I open the curtains, pour coffee, and turn to my desk.
I put my coffee at its usual place, and open my notebook.
I sharpen the pencil, lean on my back rest slowly,
SECOND TIME SLEEPING IS THE BEST.
(WORK DAMN IT)
||I just happened to think this yesterday, but ONE PIECE sure is a REAL WEIRD TITLE. (ROFL)|
||If I were to use a game as an analogy to making storylines in manga, it would be Tetris. I take a bunch of separate images and make them into one Book. But when that doesn’t work out too well, I start playing Tetris. I look at the little blocks falling into place, and I think “Whew, Tetris sure is Fun.”|
||I hear that you need to eat hot food when it’s still hot, or else it’ll taste nasty. The thing is, I feel like the vast majority of us out there have tongues sensitive to heat. Since we call them “cat-tongued” in Japanese, I think there should also be a name for people with non-sensitive tongues.

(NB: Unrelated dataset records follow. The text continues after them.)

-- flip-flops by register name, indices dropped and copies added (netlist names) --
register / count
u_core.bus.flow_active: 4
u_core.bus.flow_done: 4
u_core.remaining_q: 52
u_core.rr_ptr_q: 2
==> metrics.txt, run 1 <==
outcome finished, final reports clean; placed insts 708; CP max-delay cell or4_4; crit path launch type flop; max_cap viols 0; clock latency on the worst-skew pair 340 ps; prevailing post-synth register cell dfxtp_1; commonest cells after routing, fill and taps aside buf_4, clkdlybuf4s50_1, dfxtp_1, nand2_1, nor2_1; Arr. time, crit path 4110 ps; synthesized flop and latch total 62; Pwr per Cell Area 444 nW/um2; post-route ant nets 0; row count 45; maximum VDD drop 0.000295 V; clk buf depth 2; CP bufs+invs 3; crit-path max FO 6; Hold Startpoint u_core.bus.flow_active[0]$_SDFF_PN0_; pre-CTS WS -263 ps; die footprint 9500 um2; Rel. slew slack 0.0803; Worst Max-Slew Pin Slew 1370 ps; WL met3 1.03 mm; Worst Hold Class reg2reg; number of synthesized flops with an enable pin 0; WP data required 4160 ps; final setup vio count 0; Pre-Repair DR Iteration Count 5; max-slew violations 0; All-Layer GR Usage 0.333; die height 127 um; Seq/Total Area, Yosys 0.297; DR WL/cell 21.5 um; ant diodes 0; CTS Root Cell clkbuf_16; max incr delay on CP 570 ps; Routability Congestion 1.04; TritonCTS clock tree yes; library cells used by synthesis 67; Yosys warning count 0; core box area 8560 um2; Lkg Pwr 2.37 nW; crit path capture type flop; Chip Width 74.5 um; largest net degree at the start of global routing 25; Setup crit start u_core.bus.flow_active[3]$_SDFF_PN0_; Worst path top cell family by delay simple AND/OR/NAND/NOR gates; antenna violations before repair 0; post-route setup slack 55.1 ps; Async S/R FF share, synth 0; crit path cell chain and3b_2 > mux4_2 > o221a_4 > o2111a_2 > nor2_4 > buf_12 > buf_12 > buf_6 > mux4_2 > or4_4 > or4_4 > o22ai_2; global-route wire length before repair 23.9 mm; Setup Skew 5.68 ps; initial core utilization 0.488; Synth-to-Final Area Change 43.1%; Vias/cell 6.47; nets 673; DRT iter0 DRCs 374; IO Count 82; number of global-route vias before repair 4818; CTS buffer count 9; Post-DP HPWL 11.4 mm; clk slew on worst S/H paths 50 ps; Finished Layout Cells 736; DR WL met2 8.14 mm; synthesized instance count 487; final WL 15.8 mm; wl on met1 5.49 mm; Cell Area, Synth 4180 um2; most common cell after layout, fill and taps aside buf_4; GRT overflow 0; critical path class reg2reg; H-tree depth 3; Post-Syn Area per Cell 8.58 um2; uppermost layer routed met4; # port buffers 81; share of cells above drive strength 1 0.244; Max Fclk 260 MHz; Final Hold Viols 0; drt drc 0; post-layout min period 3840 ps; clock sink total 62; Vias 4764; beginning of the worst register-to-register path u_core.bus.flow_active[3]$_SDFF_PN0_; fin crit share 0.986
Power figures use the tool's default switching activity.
==> src/rtl/mem_loader.sv <==
// -----------------------------------------------------------------------------
// mem_loader
//   Receives 8N1 serial bytes on RXD and turns framed byte streams into memory
//   writes. A frame is: SYNC_BYTE, start address, byte count N, then N data
//   bytes. Each data byte becomes one WRITE_MEM strobe at an auto-incrementing
//   8-bit address.
//
// Parameters
//   CLKS_PER_BIT : clock cycles per serial bit (4..65535)
//   SYNC_BYTE    : frame-start marker
//
// Ports
//   CLK       in   system clock, rising edge
//   RESET     in   asynchronous active-high reset
//   RXD       in   serial input, idle high, LSB first
//   WRITE_MEM out  one-cycle write strobe per data byte
//   ADDRESS   out  write address (holds when WRITE_MEM=0)
//   DATA_IN   out  write data (holds when WRITE_MEM=0)
//   BUSY      out  high from accepted sync byte until frame end or abort
//   DONE      out  one-cycle pulse when a frame completes
//   ERROR     out  sticky framing-error flag, cleared by the next sync byte
// -----------------------------------------------------------------------------
module mem_loader #(
  parameter int unsigned CLKS_PER_BIT = 16,
  parameter logic [7:0]  SYNC_BYTE    = 8'hA5
) (
  input  logic       CLK,
  input  logic       RESET,
  input  logic       RXD,
  output logic       WRITE_MEM,
  output logic [7:0] ADDRESS,
  output logic [7:0] DATA_IN,
  output logic       BUSY,
  output logic       DONE,
  output logic       ERROR
);

  localparam logic [15:0] BIT_LAST  = 16'(CLKS_PER_BIT - 1);
  localparam logic [15:0] HALF_LAST = 16'((CLKS_PER_BIT / 2) - 1);

  // ---------------------------------------------------------------------------
  // Input synchronizer; rxd_prev is one more stage used only for edge detect.
  // ---------------------------------------------------------------------------
  logic rxd_meta_reg, rxd_sync_reg, rxd_prev_reg;

  always_ff @(posedge CLK or posedge RESET) begin
    if (RESET) begin
      rxd_meta_reg <= 1'b1;
      rxd_sync_reg <= 1'b1;
      rxd_prev_reg <= 1'b1;
    end else begin
      rxd_meta_reg <= RXD;
      rxd_sync_reg <= rxd_meta_reg;
      rxd_prev_reg <= rxd_sync_reg;
    end
  end

  // ---------------------------------------------------------------------------
  // Serial receiver
  // ---------------------------------------------------------------------------
  typedef enum logic [1:0] {R_IDLE, R_START, R_DATA, R_STOP} r_state_t;

  r_state_t    r_state_reg, r_state_next;
  logic [15:0] clk_cnt_reg, clk_cnt_next;
  logic [2:0]  bit_cnt_reg, bit_cnt_next;
  logic [7:0]  shift_reg, shift_next;
  logic        byte_valid;   // same cycle as a good stop-bit sample
  logic        frame_err;    // same cycle as a bad stop-bit sample

  always_ff @(posedge CLK or posedge RESET) begin
    if (RESET) begin
      r_state_reg <= R_IDLE;
      clk_cnt_reg <= 16'd0;
      bit_cnt_reg <= 3'd0;
      shift_reg   <= 8'd0;
    end else begin
      r_state_reg <= r_state_next;
      clk_cnt_reg <= clk_cnt_next;
      bit_cnt_reg <= bit_cnt_next;
      shift_reg   <= shift_next;
    end
  end

  always_comb begin
    r_state_next = r_state_reg;
    clk_cnt_next = clk_cnt_reg + 16'd1;
    bit_cnt_next = bit_cnt_reg;
    shift_next   = shift_reg;
    byte_valid   = 1'b0;
    frame_err    = 1'b0;
    case (r_state_reg)
      R_IDLE: begin
        clk_cnt_next = 16'd0;
        if (!rxd_sync_reg && rxd_prev_reg) begin
          r_state_next = R_START;
          bit_cnt_next = 3'd0;
        end
      end
      R_START: begin
        // Mid-start-bit check: a line that is high again was only a glitch.
        if (clk_cnt_reg == HALF_LAST) begin
          clk_cnt_next = 16'd0;
          r_state_next = rxd_sync_reg ? R_IDLE : R_DATA;
        end
      end
      R_DATA: begin
        if (clk_cnt_reg == BIT_LAST) begin
          clk_cnt_next = 16'd0;
          shift_next   = {rxd_sync_reg, shift_reg[7:1]};
          bit_cnt_next = bit_cnt_reg + 3'd1;
          if (bit_cnt_reg == 3'd7) begin
            r_state_next = R_STOP;
          end
        end
      end
      R_STOP: begin
        if (clk_cnt_reg == BIT_LAST) begin
          clk_cnt_next = 16'd0;
          r_state_next = R_IDLE;
          if (rxd_sync_reg) begin
            byte_valid = 1'b1;
          end else begin
            frame_err = 1'b1;
          end
        end
      end
      default: r_state_next = R_IDLE;
    endcase
  end

  // ---------------------------------------------------------------------------
  // Frame loader
  // ---------------------------------------------------------------------------
  typedef enum logic [1:0] {L_SYNC, L_ADDR, L_COUNT, L_DATA} l_state_t;

  l_state_t   l_state_reg, l_state_next;
  logic [7:0] ptr_reg, ptr_next;
  logic [7:0] remain_reg, remain_next;
  logic       write_reg, write_next;
  logic [7:0] address_reg, address_next;
  logic [7:0] data_reg, data_next;
  logic       busy_reg, busy_next;
  logic       done_reg, done_next;
  logic       error_reg, error_next;

  always_ff @(posedge CLK or posedge RESET) begin
    if (RESET) begin
      l_state_reg <= L_SYNC;
      ptr_reg     <= 8'd0;
      remain_reg  <= 8'd0;
      write_reg   <= 1'b0;
      address_reg <= 8'd0;
      data_reg    <= 8'd0;
      busy_reg    <= 1'b0;
      done_reg    <= 1'b0;
      error_reg   <= 1'b0;
    end else begin
      l_state_reg <= l_state_next;
      ptr_reg     <= ptr_next;
      remain_reg  <= remain_next;
      write_reg   <= write_next;
      address_reg <= address_next;
      data_reg    <= data_next;
      busy_reg    <= busy_next;
      done_reg    <= done_next;
      error_reg   <= error_next;
    end
  end

  always_comb begin
    l_state_next = l_state_reg;
    ptr_next     = ptr_reg;
    remain_next  = remain_reg;
    write_next   = 1'b0;
    address_next = address_reg;
    data_next    = data_reg;
    busy_next    = busy_reg;
    done_next    = 1'b0;
    error_next   = error_reg;

    // BUSY stays up through the DONE cycle and drops right after it.
    if (done_reg) begin
      busy_next = 1'b0;
    end

    if (frame_err) begin
      error_next = 1'b1;
      if (l_state_reg != L_SYNC) begin
        l_state_next = L_SYNC;
        busy_next    = 1'b0;
      end
    end else if (byte_valid) begin
      case (l_state_reg)
        L_SYNC: begin
          if (shift_reg == SYNC_BYTE) begin
            l_state_next = L_ADDR;
            busy_next    = 1'b1;
            error_next   = 1'b0;
          end
        end
        L_ADDR: begin
          ptr_next     = shift_reg;
          l_state_next = L_COUNT;
        end
        L_COUNT: begin
          remain_next = shift_reg;
          if (shift_reg == 8'd0) begin
            l_state_next = L_SYNC;
            done_next    = 1'b1;
          end else begin
            l_state_next = L_DATA;
          end
        end
        L_DATA: begin
          write_next   = 1'b1;
          address_next = ptr_reg;
          data_next    = shift_reg;
          ptr_next     = ptr_reg + 8'd1;  // wraps FF -> 00
          remain_next  = remain_reg - 8'd1;
          if (remain_reg == 8'd1) begin
            l_state_next = L_SYNC;
            done_next    = 1'b1;
          end
        end
        default: l_state_next = L_SYNC;
      endcase
    end
  end

  assign WRITE_MEM = write_reg;
  assign ADDRESS   = address_reg;
  assign DATA_IN   = data_reg;
  assign BUSY      = busy_reg;
  assign DONE      = done_reg;
  assign ERROR     = error_reg;

endmodule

I was jealous, so I gave them an embarrassing name.
||I got a letter like this. [ Oda-sensei, you are always irresponsible and weird.] I will make this clear here, right now; even though it’s me that always makes the dumb comments, some time ago our neighbors were praising this one kid about how “if you made him do academics, he was clearly a prodigy and if you made him do sports he would show how athletic he was”. And do you know who that kid was?? My friend Tanaka-kun. Now then, Volume 30 is starting.|
||Everyone!! News!! If you’re having an unhealthy food routine and end up in a situation where you are having way too much sugar daily, having lots of salty foods as well to have a healthy balance IS SOMETHING YOU SHOULDN’T THINK OF!!! (EXTORTION!!!)|
||I hear that in this world
everything turns out the way you think.
Because for instance, in a case where a person thinks
that in this world nothing turns out the way he thinks,
what he thinks turns out to be real for him,
therefore, everything turns out the way you think.
||Boogers are nasty, so I’ve decided to refer to them as “Honey” from now on.

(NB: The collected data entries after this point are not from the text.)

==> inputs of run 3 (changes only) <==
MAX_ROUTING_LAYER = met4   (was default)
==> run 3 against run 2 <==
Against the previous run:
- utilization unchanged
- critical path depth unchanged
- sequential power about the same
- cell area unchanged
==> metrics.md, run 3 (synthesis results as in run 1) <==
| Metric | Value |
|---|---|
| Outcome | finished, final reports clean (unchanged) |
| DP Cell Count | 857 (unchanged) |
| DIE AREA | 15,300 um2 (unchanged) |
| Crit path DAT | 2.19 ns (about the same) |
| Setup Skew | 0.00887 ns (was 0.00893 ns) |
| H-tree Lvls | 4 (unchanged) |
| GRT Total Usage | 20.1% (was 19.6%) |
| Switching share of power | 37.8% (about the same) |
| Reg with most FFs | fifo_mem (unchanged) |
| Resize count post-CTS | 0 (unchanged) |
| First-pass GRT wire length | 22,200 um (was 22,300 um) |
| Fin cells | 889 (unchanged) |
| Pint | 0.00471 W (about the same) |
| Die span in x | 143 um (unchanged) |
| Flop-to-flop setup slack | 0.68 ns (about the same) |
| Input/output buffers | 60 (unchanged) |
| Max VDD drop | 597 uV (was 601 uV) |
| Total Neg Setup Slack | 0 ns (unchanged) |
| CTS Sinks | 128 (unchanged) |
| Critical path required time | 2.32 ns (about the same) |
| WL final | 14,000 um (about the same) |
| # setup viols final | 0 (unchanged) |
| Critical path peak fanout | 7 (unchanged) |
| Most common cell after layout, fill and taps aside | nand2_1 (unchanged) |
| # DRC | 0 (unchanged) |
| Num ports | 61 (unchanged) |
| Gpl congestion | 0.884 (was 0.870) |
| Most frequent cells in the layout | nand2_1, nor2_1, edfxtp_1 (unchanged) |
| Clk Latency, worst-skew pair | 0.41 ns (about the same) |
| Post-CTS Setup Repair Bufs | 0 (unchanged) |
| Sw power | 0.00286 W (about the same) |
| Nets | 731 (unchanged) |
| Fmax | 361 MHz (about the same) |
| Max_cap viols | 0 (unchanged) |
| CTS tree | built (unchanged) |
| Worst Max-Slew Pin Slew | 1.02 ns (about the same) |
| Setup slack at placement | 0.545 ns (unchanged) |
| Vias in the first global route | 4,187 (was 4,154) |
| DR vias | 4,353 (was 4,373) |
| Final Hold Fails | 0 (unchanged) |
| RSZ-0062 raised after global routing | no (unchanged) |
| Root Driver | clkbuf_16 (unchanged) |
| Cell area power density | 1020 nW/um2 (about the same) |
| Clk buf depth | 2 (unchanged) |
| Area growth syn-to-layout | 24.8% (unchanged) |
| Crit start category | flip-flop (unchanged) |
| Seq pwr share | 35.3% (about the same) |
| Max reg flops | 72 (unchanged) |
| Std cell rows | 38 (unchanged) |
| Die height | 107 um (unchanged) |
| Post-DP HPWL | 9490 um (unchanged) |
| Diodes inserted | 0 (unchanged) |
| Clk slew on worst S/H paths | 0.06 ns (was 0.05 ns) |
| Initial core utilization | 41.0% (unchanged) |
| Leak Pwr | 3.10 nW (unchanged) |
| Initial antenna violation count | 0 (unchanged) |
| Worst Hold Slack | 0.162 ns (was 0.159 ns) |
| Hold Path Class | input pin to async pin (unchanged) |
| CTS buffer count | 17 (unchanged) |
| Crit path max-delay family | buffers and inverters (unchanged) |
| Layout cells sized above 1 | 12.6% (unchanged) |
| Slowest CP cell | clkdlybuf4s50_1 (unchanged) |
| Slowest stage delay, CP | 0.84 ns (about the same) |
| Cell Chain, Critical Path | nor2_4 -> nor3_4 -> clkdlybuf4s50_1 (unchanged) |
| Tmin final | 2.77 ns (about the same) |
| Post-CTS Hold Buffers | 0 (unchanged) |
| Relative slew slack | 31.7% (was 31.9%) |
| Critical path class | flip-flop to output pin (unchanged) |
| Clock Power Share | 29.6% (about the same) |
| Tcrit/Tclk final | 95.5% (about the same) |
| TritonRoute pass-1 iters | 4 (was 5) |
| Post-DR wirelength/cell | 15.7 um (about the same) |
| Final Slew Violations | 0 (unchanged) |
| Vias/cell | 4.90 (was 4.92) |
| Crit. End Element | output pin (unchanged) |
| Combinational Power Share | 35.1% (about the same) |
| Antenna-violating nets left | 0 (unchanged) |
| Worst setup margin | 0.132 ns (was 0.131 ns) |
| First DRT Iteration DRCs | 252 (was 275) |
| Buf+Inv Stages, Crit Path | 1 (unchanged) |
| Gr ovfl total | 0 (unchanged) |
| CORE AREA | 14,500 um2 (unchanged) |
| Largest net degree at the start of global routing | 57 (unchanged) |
File: config.mk
export PLATFORM = sky130hd
export DESIGN_NAME = mem_port_arbiter
export DESIGN_NICKNAME = d
export VERILOG_FILES = /design/src/rtl/mem_port_arbiter.sv
export SDC_FILE = /design/constraint.sdc
export NUM_CORES = 1
export LEC_CHECK = 0
export ABC_AREA = 1
export CAP_MARGIN = 20
export CORE_UTILIZATION = 37
export CTS_CLUSTER_SIZE = 14
export DETAILED_ROUTE_END_ITERATION = 10
export PLACE_DENSITY_LB_ADDON = 0.12
export SLEW_MARGIN = 20
export SYNTH_ARGS = -nofsm -noshare
export SYNTH_HDL_FRONTEND = slang
export SYNTH_SLANG_ARGS = --single-unit
File: constraint.sdc
create_clock -name clock -period 3.6 [get_ports clock]
set_input_delay 0.72 -clock clock [delete_from_list [all_inputs] [get_ports clock]]
set_output_delay 0.72 -clock clock [all_outputs]
set_load 0.03 [all_outputs]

I decided to ask one of the staff. “In schools, the chairs tend to have honey on the bottom of them, don’t they.” “Ehhhhh!?”, he said. “Ehhhhh!?”, I said back. “So what do you do with the honey you’ve harvested during class?!” “Oh, you flick it at people!!” “You abnormal person!!!”

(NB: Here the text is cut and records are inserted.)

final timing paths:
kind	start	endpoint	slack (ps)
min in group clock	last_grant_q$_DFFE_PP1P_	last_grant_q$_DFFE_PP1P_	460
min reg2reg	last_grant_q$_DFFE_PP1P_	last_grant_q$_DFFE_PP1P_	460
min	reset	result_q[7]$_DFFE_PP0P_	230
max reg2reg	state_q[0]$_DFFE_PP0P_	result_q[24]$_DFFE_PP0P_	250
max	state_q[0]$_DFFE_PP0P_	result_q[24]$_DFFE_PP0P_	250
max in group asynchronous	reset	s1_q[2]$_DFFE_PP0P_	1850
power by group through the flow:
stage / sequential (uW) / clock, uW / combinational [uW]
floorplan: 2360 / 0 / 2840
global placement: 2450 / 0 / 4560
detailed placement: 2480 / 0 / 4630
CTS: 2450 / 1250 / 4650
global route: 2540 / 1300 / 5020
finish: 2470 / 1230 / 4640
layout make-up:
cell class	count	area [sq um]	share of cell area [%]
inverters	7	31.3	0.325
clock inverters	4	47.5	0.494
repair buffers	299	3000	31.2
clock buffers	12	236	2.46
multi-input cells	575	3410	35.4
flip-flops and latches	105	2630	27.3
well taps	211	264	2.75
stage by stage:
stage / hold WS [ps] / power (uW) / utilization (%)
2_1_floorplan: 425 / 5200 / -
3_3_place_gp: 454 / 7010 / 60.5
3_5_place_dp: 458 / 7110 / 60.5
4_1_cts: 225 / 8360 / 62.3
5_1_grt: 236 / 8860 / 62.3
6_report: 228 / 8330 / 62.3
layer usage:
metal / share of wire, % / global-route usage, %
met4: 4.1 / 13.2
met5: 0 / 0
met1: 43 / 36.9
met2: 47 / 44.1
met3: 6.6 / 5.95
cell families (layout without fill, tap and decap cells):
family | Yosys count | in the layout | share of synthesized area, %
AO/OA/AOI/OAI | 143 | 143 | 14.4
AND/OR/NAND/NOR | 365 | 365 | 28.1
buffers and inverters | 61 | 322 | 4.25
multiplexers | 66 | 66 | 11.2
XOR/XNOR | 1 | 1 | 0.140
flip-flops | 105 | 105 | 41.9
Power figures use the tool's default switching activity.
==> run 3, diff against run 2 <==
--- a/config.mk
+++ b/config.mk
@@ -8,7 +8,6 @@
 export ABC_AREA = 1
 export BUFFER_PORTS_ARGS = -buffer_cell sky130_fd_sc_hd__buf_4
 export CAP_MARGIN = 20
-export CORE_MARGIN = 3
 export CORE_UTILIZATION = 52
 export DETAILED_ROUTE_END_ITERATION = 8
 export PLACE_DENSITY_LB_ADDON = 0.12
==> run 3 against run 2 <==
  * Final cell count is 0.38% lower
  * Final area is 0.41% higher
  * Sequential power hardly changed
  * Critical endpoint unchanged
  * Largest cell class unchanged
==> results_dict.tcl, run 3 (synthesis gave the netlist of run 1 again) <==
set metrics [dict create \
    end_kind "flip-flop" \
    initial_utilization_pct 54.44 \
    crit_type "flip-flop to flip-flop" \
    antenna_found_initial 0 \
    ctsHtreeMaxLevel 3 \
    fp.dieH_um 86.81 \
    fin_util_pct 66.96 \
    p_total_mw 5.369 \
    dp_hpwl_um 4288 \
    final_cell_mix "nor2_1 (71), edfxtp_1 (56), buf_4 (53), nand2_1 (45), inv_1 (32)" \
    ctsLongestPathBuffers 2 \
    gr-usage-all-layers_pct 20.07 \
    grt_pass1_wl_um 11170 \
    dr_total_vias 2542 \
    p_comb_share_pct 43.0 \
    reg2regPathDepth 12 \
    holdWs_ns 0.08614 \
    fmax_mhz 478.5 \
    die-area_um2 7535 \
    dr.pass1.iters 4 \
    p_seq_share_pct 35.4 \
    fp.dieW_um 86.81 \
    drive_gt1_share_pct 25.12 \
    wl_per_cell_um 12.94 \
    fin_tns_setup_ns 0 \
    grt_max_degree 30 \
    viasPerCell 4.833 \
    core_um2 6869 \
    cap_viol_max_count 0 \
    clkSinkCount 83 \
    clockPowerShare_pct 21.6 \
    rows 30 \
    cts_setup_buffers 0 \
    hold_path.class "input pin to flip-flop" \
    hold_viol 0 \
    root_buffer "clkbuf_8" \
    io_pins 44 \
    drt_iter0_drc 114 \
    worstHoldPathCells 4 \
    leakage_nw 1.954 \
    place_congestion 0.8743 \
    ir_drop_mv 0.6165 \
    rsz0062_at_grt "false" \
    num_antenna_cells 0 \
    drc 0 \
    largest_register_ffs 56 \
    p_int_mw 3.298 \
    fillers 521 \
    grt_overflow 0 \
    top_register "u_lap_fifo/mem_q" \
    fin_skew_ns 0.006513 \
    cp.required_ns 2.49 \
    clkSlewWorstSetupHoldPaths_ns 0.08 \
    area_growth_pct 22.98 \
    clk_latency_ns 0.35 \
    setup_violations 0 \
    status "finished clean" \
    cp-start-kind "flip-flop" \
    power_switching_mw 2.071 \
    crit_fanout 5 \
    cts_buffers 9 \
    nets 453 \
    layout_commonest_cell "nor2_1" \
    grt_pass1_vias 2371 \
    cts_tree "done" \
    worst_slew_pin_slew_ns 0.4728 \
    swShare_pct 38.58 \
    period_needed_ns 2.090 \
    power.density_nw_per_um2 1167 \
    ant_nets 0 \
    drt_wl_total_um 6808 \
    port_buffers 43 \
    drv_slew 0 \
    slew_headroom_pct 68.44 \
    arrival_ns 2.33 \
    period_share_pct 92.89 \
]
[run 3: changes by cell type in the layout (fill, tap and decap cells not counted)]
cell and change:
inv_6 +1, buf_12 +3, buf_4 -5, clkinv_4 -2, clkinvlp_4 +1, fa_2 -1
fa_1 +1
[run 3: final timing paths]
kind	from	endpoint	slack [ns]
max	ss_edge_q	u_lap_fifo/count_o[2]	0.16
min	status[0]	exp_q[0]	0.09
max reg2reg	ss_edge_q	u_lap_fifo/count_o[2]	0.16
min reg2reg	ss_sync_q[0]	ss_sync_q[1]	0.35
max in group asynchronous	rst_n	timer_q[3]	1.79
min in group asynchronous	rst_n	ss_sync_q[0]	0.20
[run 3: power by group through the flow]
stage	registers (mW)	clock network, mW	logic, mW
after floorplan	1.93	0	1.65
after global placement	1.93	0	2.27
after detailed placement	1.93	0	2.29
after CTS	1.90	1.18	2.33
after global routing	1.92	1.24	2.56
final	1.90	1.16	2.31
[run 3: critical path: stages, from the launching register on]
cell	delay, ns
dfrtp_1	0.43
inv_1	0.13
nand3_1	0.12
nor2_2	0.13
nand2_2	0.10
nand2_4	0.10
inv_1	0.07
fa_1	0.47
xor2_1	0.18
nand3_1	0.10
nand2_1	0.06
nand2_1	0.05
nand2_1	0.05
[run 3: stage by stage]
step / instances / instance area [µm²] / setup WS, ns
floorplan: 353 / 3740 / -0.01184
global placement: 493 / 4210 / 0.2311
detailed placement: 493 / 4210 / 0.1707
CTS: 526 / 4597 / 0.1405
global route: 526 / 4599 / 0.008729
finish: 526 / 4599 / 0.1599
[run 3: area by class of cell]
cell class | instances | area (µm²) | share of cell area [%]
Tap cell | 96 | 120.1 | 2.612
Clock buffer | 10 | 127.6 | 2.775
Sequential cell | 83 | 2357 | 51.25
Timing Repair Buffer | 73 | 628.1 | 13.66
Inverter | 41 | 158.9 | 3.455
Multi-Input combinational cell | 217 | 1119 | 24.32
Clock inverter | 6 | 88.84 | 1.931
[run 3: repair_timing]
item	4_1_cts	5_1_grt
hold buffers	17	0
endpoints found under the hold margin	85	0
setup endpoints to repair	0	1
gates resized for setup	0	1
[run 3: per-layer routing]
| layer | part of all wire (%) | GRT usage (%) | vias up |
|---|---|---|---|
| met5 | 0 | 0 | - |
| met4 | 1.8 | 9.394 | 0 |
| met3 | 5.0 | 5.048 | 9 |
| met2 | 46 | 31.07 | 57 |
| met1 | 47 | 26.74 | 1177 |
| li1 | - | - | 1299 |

||I will sing the mystery song I used to sing with my buddies in middle school.
[A pig– walks out in the street–
(bum bum bum~ x2)a car is coming from the side–
(bum bum bum~ x2)The pig– doesn’t wanna die–
so he dodges and walks on–
(bum bum bum~ x2)]Now, Volume 34 will begin.
||There is something called the “Nanba walk”. Like when they say the Japanese people before the Meiji era walked by setting out their left leg and left arm together, and then right leg and right arm together. If this is true, I think the people of ancient Japan were always very nervous. The reason for the tenseness is of course, because of the piano concert that is coming up tomorrow, and for that concert, your secretly beloved Mariko is going to come watch. Takashi has very short fingers, and he is not able to reach the black keys of the piano, so in order to dismiss that weakpoint, he locks himself in the mountains once again, and fights the big bad bear!!! Now!! Volume 35, start!!!|
||I became 30 last year. I even married last year. There are days where I become a bit worried if there are any ways for me to live more properly then, as always, doing nothing but drawing cartoons, but I am healthy and well. Volume 36 will begin.|
||Humans seem to be strong but are actually weak creatures. There is this fact that if there are only 5 cms of water in a puddle, it is possible for a human to drown in it. In other words, only being able to breath from nose and mouth is not too good. And so let us learn the third way of breathing, everybody. The third way, ASS BREATHING. And so, volume 37 begi*fart*|
||When you buy stuff like singles CDs, around the 3rd song or so there’s a singing-less song you can find that’s written “Instoormentar”. Mothers who forget to buy the ingredients of the miso soup they were going too make for the dinner of their families could say this. “Today’s miso soup is Instoormentar”. During a test, if you can’t think of an answer then everyone should write next to the blank space. “It’s Instoormentar”. I frequently get pointed out by my readers that I forgot to draw something, but that is obviously also “Instoomentar”.|
||BIRDS ARE LUCKY HUH? BECAUSE THEY CAN FLY AROUND THE SKY FREELY.According to a certain scientist’s calculations, apparently if you train to get your chest to have 2 meters worth muscle, then humans can also fly. Scientists sometimes say the craziest things, don’t they. Vamanos! Volume 39 will start!!|
||Goats became famous for eating paper.
They deliciously eat anything that’s paper, as if to say “Oh, this is totally edible”. They eventually had to put up signs at the zoo. “Please do not feed the goats paper.” In reality, eating paper that has synthetic fibers in it will actually get you sick. Goat… you… you… What are you, a rising comedian artiste?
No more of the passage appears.